**GOAL OF THE EXERCISE**.
In the records below, find every line that contains "slope" and list it.

————————

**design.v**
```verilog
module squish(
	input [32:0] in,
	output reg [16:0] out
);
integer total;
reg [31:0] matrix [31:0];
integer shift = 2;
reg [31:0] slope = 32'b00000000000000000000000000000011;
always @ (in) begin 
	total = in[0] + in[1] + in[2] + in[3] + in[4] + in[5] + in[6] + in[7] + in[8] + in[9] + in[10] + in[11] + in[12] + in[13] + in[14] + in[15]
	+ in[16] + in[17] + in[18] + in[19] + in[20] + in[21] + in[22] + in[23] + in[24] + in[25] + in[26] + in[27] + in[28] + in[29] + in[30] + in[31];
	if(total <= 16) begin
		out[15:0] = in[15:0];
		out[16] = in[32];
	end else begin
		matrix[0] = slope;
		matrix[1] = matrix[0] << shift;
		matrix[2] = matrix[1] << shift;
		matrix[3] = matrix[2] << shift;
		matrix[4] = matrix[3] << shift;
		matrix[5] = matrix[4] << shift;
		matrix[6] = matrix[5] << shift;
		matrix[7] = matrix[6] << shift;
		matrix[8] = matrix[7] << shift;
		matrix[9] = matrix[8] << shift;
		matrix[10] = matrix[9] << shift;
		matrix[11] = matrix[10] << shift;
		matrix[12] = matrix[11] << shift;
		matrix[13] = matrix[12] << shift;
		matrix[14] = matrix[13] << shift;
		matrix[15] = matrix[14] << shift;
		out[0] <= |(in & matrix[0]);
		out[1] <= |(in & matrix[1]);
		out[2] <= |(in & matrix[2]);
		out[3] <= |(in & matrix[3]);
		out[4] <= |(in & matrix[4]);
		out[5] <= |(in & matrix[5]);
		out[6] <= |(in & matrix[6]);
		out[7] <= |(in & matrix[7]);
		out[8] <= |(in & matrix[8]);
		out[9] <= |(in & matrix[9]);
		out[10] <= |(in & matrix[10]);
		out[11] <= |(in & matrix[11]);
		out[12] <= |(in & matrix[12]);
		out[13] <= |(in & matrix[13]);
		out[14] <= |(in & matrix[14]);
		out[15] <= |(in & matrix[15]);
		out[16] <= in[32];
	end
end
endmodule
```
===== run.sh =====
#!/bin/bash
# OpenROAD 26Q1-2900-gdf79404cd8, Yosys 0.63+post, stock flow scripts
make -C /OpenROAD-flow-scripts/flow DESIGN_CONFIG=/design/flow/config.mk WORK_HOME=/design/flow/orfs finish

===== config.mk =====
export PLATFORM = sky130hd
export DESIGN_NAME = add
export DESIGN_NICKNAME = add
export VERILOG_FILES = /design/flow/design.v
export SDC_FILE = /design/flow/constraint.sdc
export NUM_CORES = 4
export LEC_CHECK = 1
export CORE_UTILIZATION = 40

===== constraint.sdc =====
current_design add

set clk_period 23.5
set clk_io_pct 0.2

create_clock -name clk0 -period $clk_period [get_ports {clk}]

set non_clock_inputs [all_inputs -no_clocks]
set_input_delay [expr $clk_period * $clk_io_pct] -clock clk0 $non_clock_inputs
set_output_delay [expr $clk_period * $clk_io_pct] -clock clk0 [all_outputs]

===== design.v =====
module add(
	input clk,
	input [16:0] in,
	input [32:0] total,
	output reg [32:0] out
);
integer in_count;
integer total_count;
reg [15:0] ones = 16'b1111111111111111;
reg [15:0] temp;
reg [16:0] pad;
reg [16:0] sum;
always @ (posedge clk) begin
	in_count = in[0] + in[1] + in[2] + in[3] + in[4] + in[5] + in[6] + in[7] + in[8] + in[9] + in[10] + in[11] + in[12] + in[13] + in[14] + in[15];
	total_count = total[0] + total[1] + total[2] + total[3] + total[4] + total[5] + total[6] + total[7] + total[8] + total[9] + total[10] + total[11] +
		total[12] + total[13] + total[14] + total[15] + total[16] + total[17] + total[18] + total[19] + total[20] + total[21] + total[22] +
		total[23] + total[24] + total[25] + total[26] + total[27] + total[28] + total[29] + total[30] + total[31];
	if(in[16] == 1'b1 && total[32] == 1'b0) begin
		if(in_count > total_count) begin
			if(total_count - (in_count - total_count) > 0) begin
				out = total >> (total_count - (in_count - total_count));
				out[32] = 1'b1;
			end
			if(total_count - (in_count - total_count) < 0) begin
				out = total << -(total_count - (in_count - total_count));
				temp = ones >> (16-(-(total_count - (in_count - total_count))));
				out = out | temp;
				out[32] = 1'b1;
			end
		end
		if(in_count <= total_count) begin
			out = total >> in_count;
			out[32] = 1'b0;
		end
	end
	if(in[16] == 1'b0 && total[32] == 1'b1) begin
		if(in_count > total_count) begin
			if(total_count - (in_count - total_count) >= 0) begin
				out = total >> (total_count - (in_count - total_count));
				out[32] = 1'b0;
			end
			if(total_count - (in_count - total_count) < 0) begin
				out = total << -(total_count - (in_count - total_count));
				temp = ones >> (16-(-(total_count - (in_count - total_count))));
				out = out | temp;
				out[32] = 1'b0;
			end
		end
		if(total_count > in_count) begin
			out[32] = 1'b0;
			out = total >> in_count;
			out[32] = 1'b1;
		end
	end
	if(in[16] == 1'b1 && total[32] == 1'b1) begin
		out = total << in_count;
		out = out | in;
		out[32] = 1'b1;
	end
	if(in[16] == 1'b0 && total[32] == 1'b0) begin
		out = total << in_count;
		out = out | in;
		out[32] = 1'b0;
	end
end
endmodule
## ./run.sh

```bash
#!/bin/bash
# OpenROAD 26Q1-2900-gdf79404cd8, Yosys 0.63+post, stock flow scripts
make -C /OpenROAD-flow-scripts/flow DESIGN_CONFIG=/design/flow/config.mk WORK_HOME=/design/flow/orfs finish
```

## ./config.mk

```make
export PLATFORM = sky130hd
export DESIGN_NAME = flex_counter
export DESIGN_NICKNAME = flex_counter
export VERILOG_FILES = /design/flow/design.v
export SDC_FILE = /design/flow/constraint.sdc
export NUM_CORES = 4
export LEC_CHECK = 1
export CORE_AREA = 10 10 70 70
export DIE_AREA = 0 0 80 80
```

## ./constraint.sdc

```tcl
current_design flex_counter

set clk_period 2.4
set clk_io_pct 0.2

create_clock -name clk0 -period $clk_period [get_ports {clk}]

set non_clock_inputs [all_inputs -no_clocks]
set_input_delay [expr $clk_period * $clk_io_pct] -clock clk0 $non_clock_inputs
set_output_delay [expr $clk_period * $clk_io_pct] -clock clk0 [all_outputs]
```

————————

**SOLVED PROBLEM**.
reg [31:0] slope = 32'b00000000000000000000000000000011;
		matrix[0] = slope;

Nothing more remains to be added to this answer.